(REQUIREMENT):
When a line in the data below includes "enable", pick it out and copy it.

++++ DATA LISTING

## src/hw/rtl/pfc_pkg.sv

```systemverilog
`timescale 1ns / 1ps
// ----------------------------------------------------------------------------
// pfc_pkg
// shared constants and types of the pixel format converter
// ----------------------------------------------------------------------------
package pfc_pkg;

    localparam int FMT_W     = 3;
    localparam int CFG_IDX_W = 1;
    localparam int PAL_IDX_W = 8;
    localparam int CH_W      = 8;
    localparam int PIX_W     = 32;
    localparam int RGB_W     = 3 * CH_W;
    localparam int S_DATA_W  = PAL_IDX_W + RGB_W + PIX_W;

    // configuration register indexes
    localparam logic [CFG_IDX_W-1:0] REG_IN_FORMAT  = 1'b0;
    localparam logic [CFG_IDX_W-1:0] REG_OUT_FORMAT = 1'b1;

    // input depth codes
    localparam logic [FMT_W-1:0] IN_FMT_1BIT    = 3'd0;
    localparam logic [FMT_W-1:0] IN_FMT_PALETTE = 3'd1;
    localparam logic [FMT_W-1:0] IN_FMT_15BIT   = 3'd2;
    localparam logic [FMT_W-1:0] IN_FMT_16BIT   = 3'd3;
    localparam logic [FMT_W-1:0] IN_FMT_24BIT   = 3'd4;
    localparam logic [FMT_W-1:0] IN_FMT_32BIT   = 3'd5;

    // output depth codes
    localparam logic [FMT_W-1:0] OUT_FMT_1BIT  = 3'd0;
    localparam logic [FMT_W-1:0] OUT_FMT_15BIT = 3'd1;
    localparam logic [FMT_W-1:0] OUT_FMT_16BIT = 3'd2;
    localparam logic [FMT_W-1:0] OUT_FMT_24BIT = 3'd3;
    localparam logic [FMT_W-1:0] OUT_FMT_32BIT = 3'd4;

    localparam logic [CH_W-1:0] CH_FULL = 8'hff;

    // palette entry, red in the top byte
    typedef struct packed {
        logic [CH_W-1:0] red;
        logic [CH_W-1:0] green;
        logic [CH_W-1:0] blue;
    } rgb_t;

    // pixel request after the input stage
    typedef struct packed {
        logic [PIX_W-1:0] colour;
        logic [FMT_W-1:0] in_fmt;
        logic [FMT_W-1:0] out_fmt;
    } s1_t;

    typedef struct packed {
        logic [CH_W-1:0] alpha;
        logic [CH_W-1:0] red;
        logic [CH_W-1:0] green;
        logic [CH_W-1:0] blue;
    } rgba_t;

    // pixel request after unpacking
    typedef struct packed {
        rgba_t            px;
        logic [FMT_W-1:0] out_fmt;
    } s2_t;

endpackage

```

## src/hw/rtl/pfc_pack.sv

```systemverilog
`timescale 1ns / 1ps
// ----------------------------------------------------------------------------
// pfc_pack
// packs channels into the output depth and holds the result register
// ----------------------------------------------------------------------------
module pfc_pack (
    input  logic                      aclk,
    input  logic                      aresetn,
    input  logic                      valid_in,
    input  pfc_pkg::s2_t              data_in,
    output logic                      ready_out,
    output logic                      m_valid,
    output logic [pfc_pkg::PIX_W-1:0] m_data,
    input  logic                      m_ready
);
    import pfc_pkg::*;

    logic             valid_reg;
    logic [PIX_W-1:0] data_reg;
    logic [PIX_W-1:0] data_next;
    rgba_t            p;

    assign p         = data_in.px;
    assign ready_out = !valid_reg || m_ready;

    always_comb begin
        case (data_in.out_fmt)
            OUT_FMT_1BIT: begin
                data_next = {{(PIX_W - 1){1'b0}}, |{p.red, p.green, p.blue}};
            end
            OUT_FMT_15BIT: begin
                data_next = {17'd0, p.red[7:3], p.green[7:3], p.blue[7:3]};
            end
            OUT_FMT_16BIT: begin
                data_next = {16'd0, p.red[7:3], p.green[7:2], p.blue[7:3]};
            end
            OUT_FMT_24BIT: begin
                data_next = {8'd0, p.red, p.green, p.blue};
            end
            OUT_FMT_32BIT: begin
                data_next = {p.alpha, p.red, p.green, p.blue};
            end
            default: begin
                data_next = '0;
            end
        endcase
    end

    always_ff @(posedge aclk) begin
        if (!aresetn) begin
            valid_reg <= 1'b0;
        end else if (ready_out) begin
            valid_reg <= valid_in;
        end
    end

    always_ff @(posedge aclk) begin
        if (ready_out && valid_in) begin
            data_reg <= data_next;
        end
    end

    assign m_valid = valid_reg;
    assign m_data  = data_reg;

endmodule

```

## config.mk

```make
export PLATFORM = sky130hd
export DESIGN_NAME = pfc_pack
export DESIGN_NICKNAME = d
export VERILOG_FILES = /design/src/hw/rtl/pfc_pkg.sv /design/src/hw/rtl/pfc_pack.sv
export SDC_FILE = /design/constraint.sdc
export NUM_CORES = 1
export LEC_CHECK = 0
export BUFFER_PORTS_ARGS = -buffer_cell sky130_fd_sc_hd__buf_2
export CAP_MARGIN = 10
export CORE_MARGIN = 5
export CORE_UTILIZATION = 40
export CTS_CLUSTER_DIAMETER = 60
export DETAILED_ROUTE_END_ITERATION = 6
export PLACE_DENSITY_LB_ADDON = 0.15
export SETUP_SLACK_MARGIN = 0.4
export SLEW_MARGIN = 20
export SYNTH_ARGS = -nofsm -noshare
export SYNTH_HDL_FRONTEND = slang
export SYNTH_SLANG_ARGS = --single-unit
```

## constraint.sdc

```tcl
create_clock -name aclk -period 3.1 [get_ports aclk]
set_input_delay 0 -clock aclk [delete_from_list [all_inputs] [get_ports aclk]]
set_output_delay 0 -clock aclk [all_outputs]
set_load 0.01 [all_outputs]
```

[After elaboration in Yosys (flattened, before gate mapping)]
Index checks and enable logic that the tools add are counted.
Operators by class
  equality and inequality tests: 4
  muxes and demuxes: 1
  reduce and logical (&&, ||, !) cells: 5
Operator list (number)
  $pmux 32 s5: 1
  $reduce_or 24->1: 1
  $eq 3x2->1 const B: 2
  $eq 3x1->1 const B: 1
  $eq 3x3->1 const B: 1
  $logic_not 3->1: 1
  $logic_and 1x1->1: 1
  $logic_not 1->1: 1
  $logic_or 1x1->1: 1
Word-level totals
  register bits after elaboration: 33

[Depth between registers and ports, before layout]
  word-level depth: 3
  mapped depth: 6
  depth with buffers taken out: 4

[Worst setup path before layout]
Ideal clock, no wire load.
  path type: reg-to-reg
  start: reg valid_reg, in the netlist m_valid
  end: reg data_reg[0], in the netlist m_data[0] (enable)
  setup time: 0.392 ns
  arrival: 1.302 ns
  path slack: 1.406 ns
  cell stages (with the launch flop): 3
  path buffers: 0
  clock period less this slack: 1.694 ns
  cells stage by stage: dfxtp_1 -> nand2b_1 -> and2_1
On the way
  longest elaborated chain between the ends: 3
RTL lines
  start: declaration: RTL line pfc_pack.sv:18  | logic valid_reg;
  start signal: assignment: RTL line pfc_pack.sv:53  | valid_reg <= valid_in;
  $logic_not 1->1: RTL line pfc_pack.sv:24  | assign ready_out = !valid_reg || m_ready;
  $logic_or 1x1->1: RTL line pfc_pack.sv:24
  net ready_out: RTL line pfc_pack.sv:11  | output logic ready_out,
  $logic_and 1x1->1: RTL line pfc_pack.sv:58  | if (ready_out && valid_in) begin
  end signal: assignment: RTL line pfc_pack.sv:59  | data_reg <= data_next;
  end: declaration: RTL line pfc_pack.sv:19  | logic [PIX_W-1:0] data_reg;
The timed path passes the listed nets, and every way through them passes these cells.
A chain may end at the register's enable or synchronous reset.

[Final worst setup path]
  start: reg valid_reg, in the netlist m_valid
  end: reg data_reg[20], in the netlist m_data[20] (enable)
On the way
  longest elaborated chain between the ends: 3
RTL lines (RTL line)
  $logic_not 1->1: pfc_pack.sv:24
  $logic_or 1x1->1: pfc_pack.sv:24
  $logic_and 1x1->1: pfc_pack.sv:58
Every way passes these cells.

==> summary.txt <==
Run status
  – Status: completed

Yosys
  – Synth cell types: 35
  – Predominant post-synthesis flop cell: edfxtp_1
  – Post-Syn Area per Cell: 12.0 um^2
  – Top-area cell type share of the netlist area: between 50% and 60%
  – Post-synthesis cell count: 148
  – Top area cells in the synthesized netlist: edfxtp_1 (54%), and2_1 (6.0%), mux2_2 (4.4%), a21o_1 (3.0%), mux2i_1 (2.8%)
  – Async SR Flop Fraction: 0%
  – Post-synthesis sequential area ratio: 55.1%
  – Cell taking the most area after synthesis: edfxtp_1
  – Post-Syn Area: 0.00178 mm^2
  – Ys Warns: 0
  – Synth Net Count: around 190
  – Post-synth EDFFs: 32
  – #FFs+latches synth: 33

Clock tree
  – H-tree Lvls: 2
  – Number of gates resized after cts: 0
  – Worst-Skew Late Latency: 0.28 ns
  – Clock slew seen by the registers of the worst setup and hold paths: 0.07 ns
  – CTS tree: built
  – Post-CTS Setup Inserts: 0
  – CTS Buffer Depth: 2
  – Root Buffer: clkbuf_8
  – Inserted Clock Buffers: 5
  – # hold bufs at CTS: 5
  – Clock sink count: 33

Place
  – I/O Buffers: roughly 70
  – Placed cell areas: 0.00212 mm^2
  – Placed Instances: 264
  – Gpl congestion: approximately 0.79
  – Final HPWL DP: 3140 um

Detailed routing
  – Antenna viol nets, final: 0
  – Via density: 5.16
  – Vias: 1430
  – WL per Instance: 15.8 um
  – Starting DRC count in detailed routing: 94
  – DRT Wirelength: 4370 um
  – Drt first pass iters: 4
  – # DRC: 0

Critical path
  – Max Fanout on Critical Path: 32
  – Crit path arrival time: 1.18 ns
  – WS Path Type: register to register
  – Critical Path Max Stage Delay: 0.37 ns
  – CP required: between 3 and 4 ns
  – Crit path capture type: register
  – Crit-path slowest cell: buf_4
  – Worst path cell trace: nand2b_1 > and2_1 > buf_4
  – CP Launch Type: register

GRT
  – Aggregate global routing overflow: 0
  – Overall routing resource usage: 14.7%
  – First-pass GRT wire length: 6960 um
  – Initial antenna violation count: 0
  – Vias in the first global route: 1416
  – Pin count of the biggest net entering global routing: 33

Pwr
  – Seq pwr share: 52.8%
  – Logic pwr share: 17.6%
  – Sw Share: 25.1%
  – PwrDens: 448 mW/mm^2
  – Clock power share: roughly 30%
  – Max VDD drop: ~0.00019 V
  – Leak Pwr: 0.000981 uW
  – Cell Int Power: roughly 760 uW
  – Net Switching: 253 uW

Layout
  – Layout Nets: 264
  – Non-filler instance count after layout: approximately 280
  – Fin util: 52.1%
  – Layout area overhead: 26.5%
  – Diode count: 0
  – Share of cells above drive strength 1: between 40% and 50%
  – Final instance area: 0.00225 mm^2

STA
  – Final hold vios: 0
  – Final Cycle Share: 40.1%
  – Rel. slew slack: 58.8%
  – RSZ-0062 raised after global routing: false
  – Max-slew violation count: 0
  – Final TNS setup: 0 ns
  – Worst-Margin Slew: 0.619 ns
  – Max Clock Skew: 0.00729 ns
  – Peak Freq: 0.804 GHz
  – Final setup vio count: 0
  – Crit path time final: 1.24 ns

Run
  – Max-cap violations: 0

Floorplan
  – Initial Util: just over 40%
  – Core area: 0.00432 mm^2
  – # IOs: 73
  – Die width: 76.7 um
  – Die height: ~77 um
  – Die footprint: 0.00589 mm^2
  – Row cnt: 24

Min path
  – Hold Crit Class: input pin to register
state kept, by name (all words and copies together), names as in the netlist:
signal   count
m_valid      1
m_data      32
per-stage QoR:
| stage | setup WS [ns] | total power [uW] | hold slack (ns) |
|---|---|---|---|
| 3_5_place_dp | 1.70 | 717 | 0.272 |
| 2_1_floorplan | 1.41 | 645 | 0.139 |
| 3_3_place_gp | 1.74 | 712 | 0.252 |
| 5_1_grt | 1.78 | 1060 | 0.00854 |
| 4_1_cts | 1.84 | 1020 | 0.0102 |
| 6_report | 1.86 | 1010 | 0.00418 |
synth_stat cells, types with 2 or more instances:
cell	number
a21oi_2	2
a21oi_1	8
clkbuf_8	3
and2_1	17
edfxtp_1	32
inv_1	2
nand2_1	13
a21o_1	7
a211oi_1	5
mux2i_1	5
o21ai_0	9
nor2_1	5
buf_2	2
a22oi_1	4
a311oi_1	2
buf_6	2
mux2_2	7
nor4_1	6
critical path, delay by kind of cell, from the launching register on:
| family | cells | cell delay, ns |
|---|---|---|
| and+or+nand+nor | 2 | 0.21 |
| DFF | 1 | 0.31 |
| buffers and inverters | 1 | 0.37 |
placed cells by master (no fill, tap or decap), drive strengths merged, types with 2 or more instances in the layout:
cell	instances
clkbuf	6
a311oi	2
nand2	13
a22oi	4
mux2	7
a21o	7
dlygate4sd3	6
nor2	5
inv	2
buf	74
nand2b	2
a21oi	10
nor4	6
and2	17
mux2i	5
a211oi	5
o21ai	9
edfxtp	32
path summary, 6_finish.rpt:
path | startpoint | cells after the start | to | slack [ns]
hold / removal | data_in[30] | 2 | m_data[27] | 0.004
setup reg to reg | m_valid | 3 | m_data[20] | 1.86
setup / recovery | m_valid | 3 | m_data[20] | 1.86
hold reg to reg | m_valid | 3 | m_data[28] | 1.03
metal layers:
layer | track usage, % | vias to the layer above | wire length (um)
met5 | 0 | - | 0
met4 | 6.12 | 0 | 86
met3 | 4.57 | 9 | 307
met1 | 18.8 | 663 | 1910
li1 | - | 707 | -
met2 | 22.9 | 51 | 2070
power by group through the flow:
stage	clock [uW]	sequential, uW	combinational (uW)
global route	328	536	197
detailed placement	0	543	174
floorplan	0	562	83.2
finish	299	533	178
CTS	303	534	180
global placement	0	543	169
layout make-up:
cell class / instances / area (um^2)
clock inverter: 1 / 3.75
multi-input combinational: 103 / 687
timing repair buffer: 80 / 435
inverter: 2 / 7.51
sequential: 33 / 981
fill: 400 / 2070
tap: 52 / 65.1
clock buffer: 6 / 72.6
kinds of logic (layout without fill, tap and decap cells):
logic type      after synthesis  in the layout  share of synthesized area (%)
fa+ha+maj                     1              1                          0.562
flops                        33             33                           55.1
simple gates                 49             49                           15.4
mux                          12             12                           7.24
buf+inv                      12             89                           6.32
compound gates               41             41                           15.4
(Power assumes the default switching activity.)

++++++++

(WRITTEN ANSWER):
Index checks and enable logic that the tools add are counted.
  end: reg data_reg[0], in the netlist m_data[0] (enable)
A chain may end at the register's enable or synchronous reset.
  end: reg data_reg[20], in the netlist m_data[20] (enable)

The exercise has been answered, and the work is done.